If you struggle with this condition, you’ve probably been wondering if walking will improve or worsen your pain. While people diagnosed with neuropathy used to be told not to exercise at all, the advice has definitely changed its tune in favor of gentle movement.
According to theMayo Clinic, regular exercise, such as walking three times a week, can reduce neuropathy pain and improve muscle strength. Physical activity, such as walking, can also help improve blood circulation, which strengthens nerve tissues by increasing the flow of oxygen. Taking a stroll around your neighborhood or in nature is also an excellent way to improve your mental health, reduce stress, and boost your overall mood.
With the New Year upon us, it’s a great time to set a goal of getting out for a walk three times a week. To make your walking experience as pleasurable and pain free as possible, we’ve rounded up some tips and recommendations that will help you enjoy your walks and get the most out of them.
Selecting the right type of shoe can have a big impact on your level of pain when walking. The Americans with Disabilities Act (ADA) suggests wearing shoes with silica gel or air midsoles for weight-bearing activities like walking because they are designed to reduce stress on your feet and joints.

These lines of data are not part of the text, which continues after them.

This design comes from an exercise in tuning for small area on the open sky130 flow, not from production work.
No run shown here included a check of the RTL's function; only the layout flow was run.
Power is estimated from default activity; no workload was simulated.

`design/flow/config.mk`:
```
export PLATFORM = sky130hd
export DESIGN_NAME = vdx_istore_ecc
export DESIGN_NICKNAME = vdx_istore_ecc
export VERILOG_FILES = /design/flow/design.v
export SDC_FILE = /design/flow/constraint.sdc
export NUM_CORES = 4
export LEC_CHECK = 0
export CAP_MARGIN = 20
export CORE_MARGIN = 2
export CORE_UTILIZATION = 35
export SLEW_MARGIN = 20
```
`design/flow/constraint.sdc`:
```
create_clock -name core_clock -period 8.0 [get_ports {clk}]
set_input_delay 1.6000 -clock core_clock [delete_from_list [all_inputs] [get_ports {clk}]]
set_output_delay 1.6000 -clock core_clock [all_outputs]
set_load 0.01 [all_outputs]
```
`design/flow/design.v`:
```
`default_nettype none
module vdx_istore_ecc (
    input  wire          clk,
    input  wire          rst,
    input  wire          wr_valid,
    input  wire [79:0]   wr_data,
    output reg           enc_valid,
    output reg  [7:0]    enc_chk,
    input  wire [3:0]    rd_valid,
    input  wire [351:0]  rd_word,
    output reg  [3:0]    chk_valid,
    output reg  [7:0]    chk_status,
    output reg  [319:0]  chk_data,
    output wire [3:0]    wb_valid,
    output reg  [31:0]   wb_chk,
    input  wire          cnt_clr,
    output reg  [15:0]   ce_cnt
);
    wire [7:0] wr_chk;
    vdx_enc u_enc (.d(wr_data), .c(wr_chk));
    always @(posedge clk) begin
        enc_valid <= wr_valid & ~rst;
        enc_chk   <= wr_chk;
    end
    reg [3:0]   s1_valid;
    reg [351:0] s1_word;
    always @(posedge clk) begin
        s1_valid <= rd_valid & {4{~rst}};
        s1_word  <= rd_word;
    end
    genvar g, k;
    generate
        for (g = 0; g < 4; g = g + 1) begin : g_lane
            wire [87:0] w = s1_word[g*88 +: 88];
            wire [6:0]  s;
            wire        p;
            vdx_syn u_syn (.w(w), .s(s), .p(p));
            wire nz   = |s;
            wire big  = s[6] & (s[5] | (s[4] & s[3]));    
            wire [1:0] status = {(p ^ nz) | (p & big), nz};
            wire [7:0]  lo;
            wire [10:0] hi;
            wire [87:0] hit;
            for (k = 0; k < 8; k = k + 1) begin : g_lo
                assign lo[k] = (s[2:0] == k);
            end
            for (k = 0; k < 11; k = k + 1) begin : g_hi
                assign hi[k] = p & (s[6:3] == k);
            end
            for (k = 0; k < 88; k = k + 1) begin : g_hit
                assign hit[k] = hi[k / 8] & lo[k % 8];
            end
            wire [79:0] data;
            wire [7:0]  chk;
            assign data[0] = w[0] ^ hit[3];
            assign data[1] = w[1] ^ hit[5];
            assign data[2] = w[2] ^ hit[6];
            assign data[3] = w[3] ^ hit[7];
            assign data[4] = w[4] ^ hit[9];
            assign data[5] = w[5] ^ hit[10];
            assign data[6] = w[6] ^ hit[11];
            assign data[7] = w[7] ^ hit[12];
            assign data[8] = w[8] ^ hit[13];
            assign data[9] = w[9] ^ hit[14];
            assign data[10] = w[10] ^ hit[15];
            assign data[11] = w[11] ^ hit[17];
            assign data[12] = w[12] ^ hit[18];
            assign data[13] = w[13] ^ hit[19];
            assign data[14] = w[14] ^ hit[20];
            assign data[15] = w[15] ^ hit[21];
            assign data[16] = w[16] ^ hit[22];
            assign data[17] = w[17] ^ hit[23];
            assign data[18] = w[18] ^ hit[24];
            assign data[19] = w[19] ^ hit[25];
            assign data[20] = w[20] ^ hit[26];
            assign data[21] = w[21] ^ hit[27];
            assign data[22] = w[22] ^ hit[28];
            assign data[23] = w[23] ^ hit[29];
            assign data[24] = w[24] ^ hit[30];
            assign data[25] = w[25] ^ hit[31];
            assign data[26] = w[26] ^ hit[33];
            assign data[27] = w[27] ^ hit[34];
            assign data[28] = w[28] ^ hit[35];
            assign data[29] = w[29] ^ hit[36];
            assign data[30] = w[30] ^ hit[37];
            assign data[31] = w[31] ^ hit[38];
            assign data[32] = w[32] ^ hit[39];
            assign data[33] = w[33] ^ hit[40];
            assign data[34] = w[34] ^ hit[41];
            assign data[35] = w[35] ^ hit[42];
            assign data[36] = w[36] ^ hit[43];
            assign data[37] = w[37] ^ hit[44];
            assign data[38] = w[38] ^ hit[45];
            assign data[39] = w[39] ^ hit[46];
            assign data[40] = w[40] ^ hit[47];
            assign data[41] = w[41] ^ hit[48];
            assign data[42] = w[42] ^ hit[49];
            assign data[43] = w[43] ^ hit[50];
            assign data[44] = w[44] ^ hit[51];
            assign data[45] = w[45] ^ hit[52];
            assign data[46] = w[46] ^ hit[53];
            assign data[47] = w[47] ^ hit[54];
            assign data[48] = w[48] ^ hit[55];
            assign data[49] = w[49] ^ hit[56];
            assign data[50] = w[50] ^ hit[57];
            assign data[51] = w[51] ^ hit[58];
            assign data[52] = w[52] ^ hit[59];
            assign data[53] = w[53] ^ hit[60];
            assign data[54] = w[54] ^ hit[61];
            assign data[55] = w[55] ^ hit[62];
            assign data[56] = w[56] ^ hit[63];
            assign data[57] = w[57] ^ hit[65];
            assign data[58] = w[58] ^ hit[66];
            assign data[59] = w[59] ^ hit[67];
            assign data[60] = w[60] ^ hit[68];
            assign data[61] = w[61] ^ hit[69];
            assign data[62] = w[62] ^ hit[70];
            assign data[63] = w[63] ^ hit[71];
            assign data[64] = w[64] ^ hit[72];
            assign data[65] = w[65] ^ hit[73];
            assign data[66] = w[66] ^ hit[74];
            assign data[67] = w[67] ^ hit[75];
            assign data[68] = w[68] ^ hit[76];
            assign data[69] = w[69] ^ hit[77];
            assign data[70] = w[70] ^ hit[78];
            assign data[71] = w[71] ^ hit[79];
            assign data[72] = w[72] ^ hit[80];
            assign data[73] = w[73] ^ hit[81];
            assign data[74] = w[74] ^ hit[82];
            assign data[75] = w[75] ^ hit[83];
            assign data[76] = w[76] ^ hit[84];
            assign data[77] = w[77] ^ hit[85];
            assign data[78] = w[78] ^ hit[86];
            assign data[79] = w[79] ^ hit[87];
            assign chk = w[87:80] ^ {hit[0], hit[64], hit[32], hit[16],
                                     hit[8], hit[4], hit[2], hit[1]};
            always @(posedge clk) begin
                chk_valid[g]         <= s1_valid[g] & ~rst;
                chk_status[g*2 +: 2] <= status;
                chk_data[g*80 +: 80] <= data;
                wb_chk[g*8 +: 8]     <= chk;
            end
            assign wb_valid[g] = chk_valid[g] &
                                 (chk_status[g*2] ^ chk_status[g*2+1]);
        end
    endgenerate
    wire [2:0]  n_wb = {2'd0, wb_valid[0]} + {2'd0, wb_valid[1]} +
                       {2'd0, wb_valid[2]} + {2'd0, wb_valid[3]};
    wire [16:0] cnt_sum = {1'b0, ce_cnt} + {14'd0, n_wb};
    always @(posedge clk) begin
        if (rst || cnt_clr)
            ce_cnt <= 16'd0;
        else
            ce_cnt <= cnt_sum[15:0] | {16{cnt_sum[16]}};
    end
endmodule
module vdx_syn (
    input  wire [87:0] w,
    output wire [6:0]  s,
    output wire        p
);
    wire x0 = w[87] ^ w[80];
    wire x1 = w[81] ^ w[0];
    wire x2 = w[80] ^ w[0];
    wire x3 = x0 ^ x1;
    wire x4 = w[82] ^ w[1];
    wire x5 = w[2] ^ w[3];
    wire x6 = w[1] ^ w[3];
    wire x7 = x4 ^ x5;
    wire x8 = x2 ^ x6;
    wire x9 = x1 ^ x5;
    wire x10 = x3 ^ x7;
    wire x11 = w[83] ^ w[4];
    wire x12 = w[5] ^ w[6];
    wire x13 = w[4] ^ w[6];
    wire x14 = x11 ^ x12;
    wire x15 = w[7] ^ w[8];
    wire x16 = w[9] ^ w[10];
    wire x17 = w[8] ^ w[10];
    wire x18 = x15 ^ x16;
    wire x19 = x13 ^ x17;
    wire x20 = x12 ^ x16;
    wire x21 = x14 ^ x18;
    wire x22 = x8 ^ x19;
    wire x23 = x9 ^ x20;
    wire x24 = x7 ^ x18;
    wire x25 = x10 ^ x21;
    wire x26 = w[84] ^ w[11];
    wire x27 = w[12] ^ w[13];
    wire x28 = w[11] ^ w[13];
    wire x29 = x26 ^ x27;
    wire x30 = w[14] ^ w[15];
    wire x31 = w[16] ^ w[17];
    wire x32 = w[15] ^ w[17];
    wire x33 = x30 ^ x31;
    wire x34 = x28 ^ x32;
    wire x35 = x27 ^ x31;
    wire x36 = x29 ^ x33;
    wire x37 = w[18] ^ w[19];
    wire x38 = w[20] ^ w[21];
    wire x39 = w[19] ^ w[21];
    wire x40 = x37 ^ x38;
    wire x41 = w[22] ^ w[23];
    wire x42 = w[24] ^ w[25];
    wire x43 = w[23] ^ w[25];
    wire x44 = x41 ^ x42;
    wire x45 = x39 ^ x43;
    wire x46 = x38 ^ x42;
    wire x47 = x40 ^ x44;
    wire x48 = x34 ^ x45;
    wire x49 = x35 ^ x46;
    wire x50 = x33 ^ x44;
    wire x51 = x36 ^ x47;
    wire x52 = x22 ^ x48;
    wire x53 = x23 ^ x49;
    wire x54 = x24 ^ x50;
    wire x55 = x21 ^ x47;
    wire x56 = x25 ^ x51;
    wire x57 = w[85] ^ w[26];
    wire x58 = w[27] ^ w[28];
    wire x59 = w[26] ^ w[28];
    wire x60 = x57 ^ x58;
    wire x61 = w[29] ^ w[30];
    wire x62 = w[31] ^ w[32];
    wire x63 = w[30] ^ w[32];
    wire x64 = x61 ^ x62;
    wire x65 = x59 ^ x63;
    wire x66 = x58 ^ x62;
    wire x67 = x60 ^ x64;
    wire x68 = w[33] ^ w[34];
    wire x69 = w[35] ^ w[36];
    wire x70 = w[34] ^ w[36];
    wire x71 = x68 ^ x69;
    wire x72 = w[37] ^ w[38];
    wire x73 = w[39] ^ w[40];
    wire x74 = w[38] ^ w[40];
    wire x75 = x72 ^ x73;
    wire x76 = x70 ^ x74;
    wire x77 = x69 ^ x73;
    wire x78 = x71 ^ x75;
    wire x79 = x65 ^ x76;
    wire x80 = x66 ^ x77;
    wire x81 = x64 ^ x75;
    wire x82 = x67 ^ x78;
    wire x83 = w[41] ^ w[42];
    wire x84 = w[43] ^ w[44];
    wire x85 = w[42] ^ w[44];
    wire x86 = x83 ^ x84;
    wire x87 = w[45] ^ w[46];
    wire x88 = w[47] ^ w[48];
    wire x89 = w[46] ^ w[48];
    wire x90 = x87 ^ x88;
    wire x91 = x85 ^ x89;
    wire x92 = x84 ^ x88;
    wire x93 = x86 ^ x90;
    wire x94 = w[49] ^ w[50];
    wire x95 = w[51] ^ w[52];
    wire x96 = w[50] ^ w[52];
    wire x97 = x94 ^ x95;
    wire x98 = w[53] ^ w[54];
    wire x99 = w[55] ^ w[56];
    wire x100 = w[54] ^ w[56];
    wire x101 = x98 ^ x99;
    wire x102 = x96 ^ x100;
    wire x103 = x95 ^ x99;
    wire x104 = x97 ^ x101;
    wire x105 = x91 ^ x102;
    wire x106 = x92 ^ x103;
    wire x107 = x90 ^ x101;
    wire x108 = x93 ^ x104;
    wire x109 = x79 ^ x105;
    wire x110 = x80 ^ x106;
    wire x111 = x81 ^ x107;
    wire x112 = x78 ^ x104;
    wire x113 = x82 ^ x108;
    wire x114 = x52 ^ x109;
    wire x115 = x53 ^ x110;
    wire x116 = x54 ^ x111;
    wire x117 = x55 ^ x112;
    wire x118 = x51 ^ x108;
    wire x119 = x56 ^ x113;
    wire x120 = w[86] ^ w[57];
    wire x121 = w[58] ^ w[59];
    wire x122 = w[57] ^ w[59];
    wire x123 = x120 ^ x121;
    wire x124 = w[60] ^ w[61];
    wire x125 = w[62] ^ w[63];
    wire x126 = w[61] ^ w[63];
    wire x127 = x124 ^ x125;
    wire x128 = x122 ^ x126;
    wire x129 = x121 ^ x125;
    wire x130 = x123 ^ x127;
    wire x131 = w[64] ^ w[65];
    wire x132 = w[66] ^ w[67];
    wire x133 = w[65] ^ w[67];
    wire x134 = x131 ^ x132;
    wire x135 = w[68] ^ w[69];
    wire x136 = w[70] ^ w[71];
    wire x137 = w[69] ^ w[71];
    wire x138 = x135 ^ x136;
    wire x139 = x133 ^ x137;
    wire x140 = x132 ^ x136;
    wire x141 = x134 ^ x138;
    wire x142 = x128 ^ x139;
    wire x143 = x129 ^ x140;
    wire x144 = x127 ^ x138;
    wire x145 = x130 ^ x141;
    wire x146 = w[72] ^ w[73];
    wire x147 = w[74] ^ w[75];
    wire x148 = w[73] ^ w[75];
    wire x149 = x146 ^ x147;
    wire x150 = w[76] ^ w[77];
    wire x151 = w[78] ^ w[79];
    wire x152 = w[77] ^ w[79];
    wire x153 = x150 ^ x151;
    wire x154 = x148 ^ x152;
    wire x155 = x147 ^ x151;
    wire x156 = x149 ^ x153;
    wire x157 = x142 ^ x154;
    wire x158 = x143 ^ x155;
    wire x159 = x144 ^ x153;
    wire x160 = x145 ^ x156;
    wire x161 = x114 ^ x157;
    wire x162 = x115 ^ x158;
    wire x163 = x116 ^ x159;
    wire x164 = x117 ^ x141;
    wire x165 = x118 ^ x156;
    wire x166 = x119 ^ x160;
    assign s[0] = x161;
    assign s[1] = x162;
    assign s[2] = x163;
    assign s[3] = x164;
    assign s[4] = x165;
    assign s[5] = x113;
    assign s[6] = x160;
    assign p = x166;
endmodule
module vdx_enc (
    input  wire [79:0] d,
    output wire [7:0]  c
);
    wire e0 = d[2] ^ d[3];
    wire e1 = d[1] ^ d[3];
    wire e2 = d[1] ^ e0;
    wire e3 = d[0] ^ e1;
    wire e4 = d[0] ^ e0;
    wire e5 = d[0] ^ e2;
    wire e6 = d[5] ^ d[6];
    wire e7 = d[4] ^ d[6];
    wire e8 = d[4] ^ e6;
    wire e9 = d[7] ^ d[8];
    wire e10 = d[9] ^ d[10];
    wire e11 = d[8] ^ d[10];
    wire e12 = e9 ^ e10;
    wire e13 = e7 ^ e11;
    wire e14 = e6 ^ e10;
    wire e15 = e8 ^ e12;
    wire e16 = e3 ^ e13;
    wire e17 = e4 ^ e14;
    wire e18 = e2 ^ e12;
    wire e19 = e5 ^ e15;
    wire e20 = d[12] ^ d[13];
    wire e21 = d[11] ^ d[13];
    wire e22 = d[11] ^ e20;
    wire e23 = d[14] ^ d[15];
    wire e24 = d[16] ^ d[17];
    wire e25 = d[15] ^ d[17];
    wire e26 = e23 ^ e24;
    wire e27 = e21 ^ e25;
    wire e28 = e20 ^ e24;
    wire e29 = e22 ^ e26;
    wire e30 = d[18] ^ d[19];
    wire e31 = d[20] ^ d[21];
    wire e32 = d[19] ^ d[21];
    wire e33 = e30 ^ e31;
    wire e34 = d[22] ^ d[23];
    wire e35 = d[24] ^ d[25];
    wire e36 = d[23] ^ d[25];
    wire e37 = e34 ^ e35;
    wire e38 = e32 ^ e36;
    wire e39 = e31 ^ e35;
    wire e40 = e33 ^ e37;
    wire e41 = e27 ^ e38;
    wire e42 = e28 ^ e39;
    wire e43 = e26 ^ e37;
    wire e44 = e29 ^ e40;
    wire e45 = e16 ^ e41;
    wire e46 = e17 ^ e42;
    wire e47 = e18 ^ e43;
    wire e48 = e15 ^ e40;
    wire e49 = e19 ^ e44;
    wire e50 = d[27] ^ d[28];
    wire e51 = d[26] ^ d[28];
    wire e52 = d[26] ^ e50;
    wire e53 = d[29] ^ d[30];
    wire e54 = d[31] ^ d[32];
    wire e55 = d[30] ^ d[32];
    wire e56 = e53 ^ e54;
    wire e57 = e51 ^ e55;
    wire e58 = e50 ^ e54;
    wire e59 = e52 ^ e56;
    wire e60 = d[33] ^ d[34];
    wire e61 = d[35] ^ d[36];
    wire e62 = d[34] ^ d[36];
    wire e63 = e60 ^ e61;
    wire e64 = d[37] ^ d[38];
    wire e65 = d[39] ^ d[40];
    wire e66 = d[38] ^ d[40];
    wire e67 = e64 ^ e65;
    wire e68 = e62 ^ e66;
    wire e69 = e61 ^ e65;
    wire e70 = e63 ^ e67;
    wire e71 = e57 ^ e68;
    wire e72 = e58 ^ e69;
    wire e73 = e56 ^ e67;
    wire e74 = e59 ^ e70;
    wire e75 = d[41] ^ d[42];
    wire e76 = d[43] ^ d[44];
    wire e77 = d[42] ^ d[44];
    wire e78 = e75 ^ e76;
    wire e79 = d[45] ^ d[46];
    wire e80 = d[47] ^ d[48];
    wire e81 = d[46] ^ d[48];
    wire e82 = e79 ^ e80;
    wire e83 = e77 ^ e81;
    wire e84 = e76 ^ e80;
    wire e85 = e78 ^ e82;
    wire e86 = d[49] ^ d[50];
    wire e87 = d[51] ^ d[52];
    wire e88 = d[50] ^ d[52];
    wire e89 = e86 ^ e87;
    wire e90 = d[53] ^ d[54];
    wire e91 = d[55] ^ d[56];
    wire e92 = d[54] ^ d[56];
    wire e93 = e90 ^ e91;
    wire e94 = e88 ^ e92;
    wire e95 = e87 ^ e91;
    wire e96 = e89 ^ e93;
    wire e97 = e83 ^ e94;
    wire e98 = e84 ^ e95;
    wire e99 = e82 ^ e93;
    wire e100 = e85 ^ e96;
    wire e101 = e71 ^ e97;
    wire e102 = e72 ^ e98;
    wire e103 = e73 ^ e99;
    wire e104 = e70 ^ e96;
    wire e105 = e74 ^ e100;
    wire e106 = e45 ^ e101;
    wire e107 = e46 ^ e102;
    wire e108 = e47 ^ e103;
    wire e109 = e48 ^ e104;
    wire e110 = e44 ^ e100;
    wire e111 = e49 ^ e105;
    wire e112 = d[58] ^ d[59];
    wire e113 = d[57] ^ d[59];
    wire e114 = d[57] ^ e112;
    wire e115 = d[60] ^ d[61];
    wire e116 = d[62] ^ d[63];
    wire e117 = d[61] ^ d[63];
    wire e118 = e115 ^ e116;
    wire e119 = e113 ^ e117;
    wire e120 = e112 ^ e116;
    wire e121 = e114 ^ e118;
    wire e122 = d[64] ^ d[65];
    wire e123 = d[66] ^ d[67];
    wire e124 = d[65] ^ d[67];
    wire e125 = e122 ^ e123;
    wire e126 = d[68] ^ d[69];
    wire e127 = d[70] ^ d[71];
    wire e128 = d[69] ^ d[71];
    wire e129 = e126 ^ e127;
    wire e130 = e124 ^ e128;
    wire e131 = e123 ^ e127;
    wire e132 = e125 ^ e129;
    wire e133 = e119 ^ e130;
    wire e134 = e120 ^ e131;
    wire e135 = e118 ^ e129;
    wire e136 = e121 ^ e132;
    wire e137 = d[72] ^ d[73];
    wire e138 = d[74] ^ d[75];
    wire e139 = d[73] ^ d[75];
    wire e140 = e137 ^ e138;
    wire e141 = d[76] ^ d[77];
    wire e142 = d[78] ^ d[79];
    wire e143 = d[77] ^ d[79];
    wire e144 = e141 ^ e142;
    wire e145 = e139 ^ e143;
    wire e146 = e138 ^ e142;
    wire e147 = e140 ^ e144;
    wire e148 = e133 ^ e145;
    wire e149 = e134 ^ e146;
    wire e150 = e135 ^ e144;
    wire e151 = e136 ^ e147;
    wire e152 = e106 ^ e148;
    wire e153 = e107 ^ e149;
    wire e154 = e108 ^ e150;
    wire e155 = e109 ^ e132;
    wire e156 = e110 ^ e147;
    wire e157 = e111 ^ e151;
    wire ep0 = e157 ^ e152;
    wire ep1 = ep0 ^ e153;
    wire ep2 = ep1 ^ e154;
    wire ep3 = ep2 ^ e155;
    wire ep4 = ep3 ^ e156;
    wire ep5 = ep4 ^ e105;
    wire ep6 = ep5 ^ e151;
    assign c[0] = e152;
    assign c[1] = e153;
    assign c[2] = e154;
    assign c[3] = e155;
    assign c[4] = e156;
    assign c[5] = e105;
    assign c[6] = e151;
    assign c[7] = ep6;
endmodule
`default_nettype wire
```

It’s also important to ensure that your shoes are wide and large enough. Wearing shoes that are too snug can increase your susceptibility to triggering pressure points which, in turn, can increase pain. Give your feet a little room to wiggle and breathe.
A great shoe brand for walking are Brooks. I use the BrooksGlycerin because they have the most amount of cushion of pretty much any shoe that I have tried making it easier for may knees and lower back. You can try other’s in their line that are also good.
Drinking enough water is universal health advice, but it’s especially important for people who have neuropathy. Water plays a crucial role in nerve function. When dehydrated, nerve function is disrupted, which can lead to a feeling of pain along damaged nerves. Water also helps reduce toxin buildup and inflammation levels—two things that can increase your pain.
Looking for a good water bottle to carry on your walks? Try this one. It’s BPA free and even has motivational time markers to encourage you to get your water in! At 64oz it can help you stay hydrated all day.
Compression socks, sleeves, and leggings are a wonderful tool to help manage your symptoms of neuropathy while walking. While nerve damage generally can’t be reversed, compression clothing can help protect the health of your feet and relieve pain.
Compression clothing works by applying pressure to your affected legs, feet, or hands. This pressure stimulates circulation and keeps your blood flowing in the right direction.
Try Aromalief’s Foot Compression Socks or knee brace to keep your symptoms at bay and support your body while walking. For leggings, I personally really like compression pants from Old Navy and Victoria’s Secret. Look for them with Side Pockets to keep your phone handy on your walk.
This isn’t a race or competition—give yourself permission to ease into your new walking routine and go at a pace that feels comfortable to you. Start with walking a quarter of a mile. Do that for a week, and if that feels good to you, increase your distance to a half a mile. Continue this process until you reach a level that feels right for your individual circumstance. If you haven’t walked in a long time, you can start even slower. Just go at your own pace, listen to your body, and be kind to yourself throughout the process. You’re doing something great for your body and you should be proud of yourself.
Write it in your calendar, agency, or even put a post it note to make sure that you remember to walk. Walking is a wonderful way to support your overall health and reduce your symptoms of neuropathy. Take it slow, stay hydrated, wear good footwear, and enjoy the fresh air. Your body, mind, and spirit will thank you!